Through steps that are more modern jazz than classical ballet, British choreographer Christopher Bruce takes a tongue-in-cheek look at the often humorous posturings of the sexes with a wild, seductive energy.
A recent rehearsal saw male and female performers flirt and flit across the stage, melding the occasional pirouette and leap with kitschy go-go moves reminiscent of an Austin Powers dance sequence.
Principal dancer Aleksandar Antonijevic adopts some of the signature Jagger swagger in his role as the cocky Rooster Man and says the choreography is not as simple as it looks.
"It's not easy," Antonijevic, 38, says of his solo performance, which involves some controlled bobble-head action and exaggerated posturing.
"If you were to tell me to do a straight arabesque or a jete or a jump, a ballet jump, I could do it like that because that's what we train for every day. But this is very different, it's very off balance."
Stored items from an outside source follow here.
[config.mk]
export PLATFORM = sky130hd
export DESIGN_NAME = lsmf_mul
export DESIGN_NICKNAME = d
export VERILOG_FILES = /design/src/design/line_segment_magnetic_field_sum_unit_assert.svh /design/src/design/lsmf_pkg.sv /design/src/design/lsmf_mul.sv
export SDC_FILE = /design/constraint.sdc
export NUM_CORES = 2
export LEC_CHECK = 0
export ABC_AREA = 0
export BUFFER_PORTS_ARGS = -buffer_cell sky130_fd_sc_hd__buf_2
export CAP_MARGIN = 25
export CORE_ASPECT_RATIO = 0.7
export CORE_MARGIN = 2
export CORE_UTILIZATION = 25
export CTS_BUF_LIST = sky130_fd_sc_hd__clkbuf_16
export CTS_CLUSTER_DIAMETER = 120
export DETAILED_ROUTE_END_ITERATION = 12
export GPL_TIMING_DRIVEN = 0
export PLACE_DENSITY = 0.35
export SLEW_MARGIN = 20
export SYNTH_ARGS = -nofsm -noshare
export SYNTH_HDL_FRONTEND = slang
export SYNTH_SLANG_ARGS = --single-unit
[constraint.sdc]
create_clock -name clk -period 15.3 [get_ports clk]
set_input_delay 3.06 -clock clk [delete_from_list [all_inputs] [get_ports clk]]
set_output_delay 3.06 -clock clk [all_outputs]
set_load 0.01 [all_outputs]
[src/design/line_segment_magnetic_field_sum_unit_assert.svh]
// Assertion macros for the line segment field sum unit.
`ifndef LINE_SEGMENT_MAGNETIC_FIELD_SUM_UNIT_ASSERT_SVH
`define LINE_SEGMENT_MAGNETIC_FIELD_SUM_UNIT_ASSERT_SVH

// Same-cycle implication, checked on every clock edge outside reset.
`define LSMF_ASSERT_NOW(lbl, ante, cons, msg) \
  lbl: assert property (@(posedge clk) disable iff (rst) (ante) |-> (cons)) else $error(msg);

// Next-cycle implication, checked on every clock edge outside reset.
`define LSMF_ASSERT_NEXT(lbl, ante, cons, msg) \
  lbl: assert property (@(posedge clk) disable iff (rst) (ante) |=> (cons)) else $error(msg);

`endif

[src/design/lsmf_pkg.sv]
// Shared constants and types for the line segment field sum unit.
package lsmf_pkg;

  localparam int MAX_SEGMENTS    = 1024;
  localparam int ADDR_W          = $clog2(MAX_SEGMENTS);
  localparam int CNT_W           = $clog2(MAX_SEGMENTS + 1);
  localparam int COORD_FRAC_BITS = 24;
  localparam int OUT_FRAC        = 24;
  localparam int UNIT_BITS       = 28;
  localparam int DIR_BITS        = 30;
  localparam int SH_BASE         = DIR_BITS + UNIT_BITS - OUT_FRAC - COORD_FRAC_BITS;
  localparam int SEG_W           = 6 * 32;
  localparam int DIV_STEPS       = 64;
  localparam int SQRT_STEPS      = 32;

  localparam logic signed [63:0] ACC_HI  = 64'sh4000_0000_0000_0000;
  localparam logic signed [63:0] ACC_LO  = -64'sh4000_0000_0000_0000;
  localparam logic signed [63:0] F48_MAX = 64'sh0000_7FFF_FFFF_FFFF;
  localparam logic signed [63:0] F48_MIN = -64'sh0000_8000_0000_0000;
  localparam logic [62:0]        MAG2_MAX = '1;
  localparam logic [47:0]        SQ_LIMIT = 48'd3037000499;

  // Input actions
  localparam logic [1:0] ACT_STORE = 2'd0;
  localparam logic [1:0] ACT_QUERY = 2'd1;
  localparam logic [1:0] ACT_CLEAR = 2'd2;

  // Result status codes
  localparam logic [1:0] ST_FIELD   = 2'd0;
  localparam logic [1:0] ST_STORED  = 2'd1;
  localparam logic [1:0] ST_FULL    = 2'd2;
  localparam logic [1:0] ST_CLEARED = 2'd3;

  // Launch request for the divide / square-root unit
  typedef struct packed {
    logic go;
    logic sq;
  } dsu_ctl_t;

endpackage

[src/design/lsmf_mul.sv]
// Shared 32x32 unsigned multiplier with a registered product.
module lsmf_mul import lsmf_pkg::*; (
  input  logic        clk,
  input  logic [31:0] op_a,
  input  logic [31:0] op_b,
  output logic [63:0] prod
);

  always_ff @(posedge clk) begin
    prod <= {32'd0, op_a} * {32'd0, op_b};
  end

endmodule

# [After elaboration in Yosys (flattened, before gate mapping)]
# Index checks and enable logic that the tools add are counted.
[totals] word_cells=2 reg_bits=64
[op_classes] mul=1
[op_table] op="32-bit by 32-bit multiplier with 64-bit output" count=1

# [Depth between registers and ports, before layout]
[logic_depth] ltp_word=1 ltp_mapped=29

# [Least setup slack after synthesis]
# Ideal clock, no wire load.
[synth_path] path_type="input -> register" startpoint="input port op_a[25]" endpoint="register prod[62]" stages=25 n_path_buf=2 slack_ps=5487 arrival_ps=9741 cell_sequence="clkbuf_1 > nand2_1 > fa_1 > inv_1 > fa_1 > inv_1 > fa_1 > inv_1 > fa_1 > fa_1 > fa_1 > fa_1 > inv_1 > fa_1 > inv_1 > ha_1 > buf_2 > nand4_1 > or4_1 > or3_1 > a31oi_1 > a31o_2 > a211oi_1 > o21ai_1 > xor2_1"
[synth_between] elab_chain_cells=1
[synth_rtl] element="from (decl)" line_no="lsmf_mul.sv:4" rtl="input logic [31:0] op_a,"
[synth_rtl] element="32-bit by 32-bit multiplier with 64-bit output" line_no="lsmf_mul.sv:10" rtl="prod <= {32'd0, op_a} * {32'd0, op_b};"
[synth_rtl] element="to (signal assigned)" line_no="lsmf_mul.sv:10"
[synth_rtl] element="to (decl)" line_no="lsmf_mul.sv:6" rtl="output logic [63:0] prod"
# No other way between the ends.

# [Worst setup path after layout]
[layout_path] startpoint="input port op_b[7]" endpoint="register prod[63]"
[layout_between] elab_chain_cells=1
[layout_rtl] element="from (decl)" line_no="lsmf_mul.sv:5" rtl="input logic [31:0] op_b,"
[layout_rtl] element="32-bit by 32-bit multiplier with 64-bit output" line_no="lsmf_mul.sv:10"
# No other way between the ends.

==> impl_metrics.py <==
metrics = {
    "grt": {
        "grt_max_degree": 12,
        "grt_use_total": 0.2299,
        "grt_pass1_vias": 27189,
        "grt_overflow_total": 0,
        "grt_pass1_wl_mm": 225.4,
        "antenna_found_initial": 26,
    },
    "logic_synthesis": {
        "synth_xor_area_frac": 0.01515,
        "synthMuxAreaShare": 0.0002887,
        "yosysSeqAreaShare": 0.03695,
        "yosysTopAreaCell": "fa_1",
        "synth_top_area_share": 0.5173,
        "yosys.area_share.simple": 0.1762,
        "async_reset_ff_frac": 0,
        "syn_area_sq_um": 34680,
        "synthFlopType": "dfxtp_1",
        "synth_edf_count": 0,
        "synth_seq_cells": 64,
        "synth_area_per_cell_sq_um": 9.252,
        "yosysWarningCount": 0,
        "synth_fp_nets": 4972,
        "synth_cells": 3748,
        "yosysUniqueCellTypes": 57,
        "ys_top_cells_by_area": "fa_1 52%, and2_1 11%, ha_1 9.5%",
        "synth_top_family_by_area": "adder cells",
        "synth_fa_ha_area_frac": 0.6122,
        "synth-compound-area-share": 0.04153,
    },
    "run_status": {
        "status": "complete, no violations",
    },
    "worst_setup_path": {
        "arrival_ns": 12.13,
        "worstSetupPathType": "input pin to flop",
        "end_kind": "flop",
        "cp.required_ns": 15.61,
        "cp-start-kind": "input pin",
        "crit_fanout": 10,
    },
    "timing": {
        "min_period_over_period": 0.7729,
        "max_freq_mhz": 84.57,
        "hold_violations": 0,
        "final.min_clock_period_ns": 11.82,
        "finalMaxSlewViolations": 0,
        "setup_viol": 0,
        "relSlewSlack": 0.1668,
        "grt_setup_unrepaired": "no",
        "finalSetupTns_ns": 0,
        "tightestPinTransition_ns": 1.250,
    },
    "layout": {
        "top_regs": "prod (64)",
        "nNetsFinal": 5125,
        "top_register": "prod",
        "syn_to_final_growth_pct": 10.11,
        "largest_reg_flops": 64,
        "drive_gt1_frac": 0.04917,
    },
    "clocking": {
        "clkSinkCount": 64,
        "cts.path.max_buffers": 2,
        "cts_tree": "done",
        "ctsResizeCount": 0,
        "cts_made_buffers": 9,
        "post-cts-setup-buffers": 0,
        "cts_hold_buf": 0,
        "path_clk_slew_ns": 0.06,
        "root_buffer": "clkbuf_16",
        "h-tree-depth": 3,
    },
    "routing": {
        "wire_per_inst_um": 27.67,
        "drc_errors": 0,
        "totalWireLength_mm": 159.7,
        "postRouteAntennaNets": 0,
        "via_per_inst": 4.470,
        "drt_iter0_markers": 2294,
        "dr.pass1.iters": 5,
        "route.vias.total": 25801,
    },
    "min_path": {
        "hold_path_class": "input pin to flop",
    },
    "floorplanning": {
        "die_area_sq_um": 141700,
        "die_h_um": 315.6,
        "dieWidth_um": 449.1,
        "pin_count": 129,
        "core_region_area_sq_um": 137900,
        "start_util": 0.2514,
        "fp-row-count": 114,
    },
    "place": {
        "io_buffers": 128,
        "hpwl_mm": 140.1,
        "place_congestion": 0.8980,
    },
    "flow_run": {
        "maxCapViolCount": 0,
    },
}
critical path: stages:
cell and delay, ns:
buf_2 0.27, clkbuf_1 0.79, and2_1 0.25, fa_1 0.47, fa_1 0.48, fa_1 0.55, inv_1 0.05, fa_1 0.47
inv_1 0.05, fa_1 0.50, inv_1 0.05, fa_1 0.53, inv_1 0.05, fa_1 0.64, fa_1 0.48, ha_1 0.44
clkbuf_1 0.41, nand4_1 0.16, a2111o_1 0.31, a21o_1 0.20, a21oi_2 0.25, a31oi_1 0.31, o31ai_4 0.49, a21oi_2 0.24
a221oi_1 0.30, and4_1 0.29
Yosys cell counts, types with 2 or more instances:
master,n
o31ai_1,2
and3b_1,2
clkbuf_1,213
or4_1,3
and2_1,602
o21ai_1,5
a31oi_1,12
o21ai_0,21
a21o_1,40
nand3_1,10
dfxtp_1,64
o21bai_1,10
or2_2,3
o21a_1,9
o31ai_4,3
xnor2_1,35
o211ai_1,2
nor3_1,7
o221a_2,2
a221o_1,4
o221ai_1,3
a21oi_2,3
a21boi_1,3
and3_1,14
nand2_1,480
nor2_1,20
buf_2,6
or3_1,3
ha_1,263
fa_1,896
a311oi_1,2
a221oi_4,3
nor2b_1,2
nand4_1,23
a211oi_1,3
inv_1,865
nand2b_1,2
a21oi_1,63
xor2_1,25
and4_1,3
stage by stage:
stage | hold slack, ns | worst slack (ns) | cell area, sq um | util | instances
detailed placement | 3.384 | 3.135 | 37820 | 0.2742 | 5744
CTS | 2.963 | 3.502 | 38130 | 0.2765 | 5759
floorplan | 3.187 | 5.487 | 34680 | - | 3748
global route | 2.990 | 3.195 | 38160 | 0.2766 | 5762
finish | 3.003 | 3.475 | 38180 | 0.2768 | 5772
global placement | 3.366 | 3.081 | 37640 | 0.2729 | 5732
final timing paths:
| kind | slack, ns | to | depth (start not counted) | from |
|---|---|---|---|---|
| worst max-delay path | 3.48 | prod[63]$_DFF_P_ | 26 | op_b[7] |
| worst min-delay path | 3.00 | prod[0]$_DFF_P_ | 2 | op_b[0] |
logic make-up after synthesis:
family / after synthesis
and+or+nand+nor: 1177
DFF: 64
AOI/OAI and AO/OA: 202
muxes: 1
xor gates and xnor gates: 60
buffers and inverters: 1085
adders and majority gates: 1159
layout by cell type, fill, tap and decap left out, drive strengths merged, types with 4 or more instances in the layout:
master and count:
o21bai 11, nor3 7, o31ai 5, a221oi 4, dfxtp 64, a21o 40, a31oi 12, buf 149
diode 11, clkbuf 222, a221o 4, inv 866, o21ai 26, xor2 25, nand2 480, nand4 23
and3 14, ha 263, xnor2 35, nand3 10, and2 602, o21a 9, nor2 20, fa 896
a21oi 66
per-layer routing:
layer | wire length, um | share of wire | GRT usage | vias to the layer above
li1 | - | - | - | 11164
met1 | 85620 | 0.54 | 0.3850 | 13755
met2 | 58200 | 0.36 | 0.2925 | 836
met3 | 14580 | 0.091 | 0.05673 | 46
met4 | 1330 | 0.0083 | 0.02541 | 0
met5 | 0 | 0 | 0 | -
area by class of cell:
cell class,count,area [sq um]
multi-input combinational,2599,29320
tap,1856,2322
clock inverter,6,83.83
inverter,865,3247
antenna,11,27.53
clock buffer,9,225.2
fill,15078,99750
timing repair buffer,142,824.5
buffer,220,849.6
sequential,64,1281
Power is left out: the tool's default activity adds up to more than one toggle a clock period on the data nets, which glitch-free logic cannot reach.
"The first solo is deceptively difficult, not so much physically but really to get the co-ordination of the steps. (Bruce) keeps insisting on the gestures being very precise and very sharp and strong, so it was very hard to get it in our bodies so that it flows, so that it doesn't look like we are trying to do the choreography."
The classically trained Xiao Nan Yu, 30, who portrays the character of Ruby for a solo performance to the song "Ruby Tuesday,'' says she found it odd adopting a more modern style.
"This is very (much) something I never thought I could do," says Yu, who will be barefoot and in a long, flowing ruby-coloured dress for her dance.
"At first I was a bit uncomfortable because everything was not really classical movement. ... You know how a ballet dancer would pull up, stand tall, but with the 'Rooster' piece, everything has to be lower to the ground and (have a) very heavyweight feeling. So that took me a couple of days to get used to. But after you get it, it's fun.''
In keeping with the modern esthetic, dancers will be in street clothes instead of pointe shoes and tutus -- jazz shoes and miniskirts for the women; jackets, ties and slacks for the men.
"Rooster" is already an audience and critical favourite around the world, winning praise since its debut with the Ballet du Grand Theatre de Geneve in 1991.
But any suggestion that the mainstream offering dumbs down the National Ballet's cultural mandate is unfair, says Harrington.
He notes the bill also features Jiri Kylian's requiem dance, "Soldiers' Mass," and "24 Preludes by Chopin,'' a contemporary work by avant-garde Quebec choreographer Marie Chouinard.
Harrington says that artistic director Karen Kain has expressed frustration about seeing empty seats for mixed programs that appear too esoteric for most audiences.
"'Rooster' is just a lot of fun and it's very accessible," says Harrington.
"We really are trying to appeal to a mass audience and we have to in this day and age. Moving into the new opera house, our costs are up 40 per cent so you have to get bums in seats and this is really the ballet to do it.''
Later this summer, the ballet will also present "The Fiddle and the Drum," featuring music and choreography by Joni Mitchell.
"Rooster" appears with "Soldiers' Mass'" and "24 Preludes" starting Saturday at the Four Seasons Centre for the Performing Arts.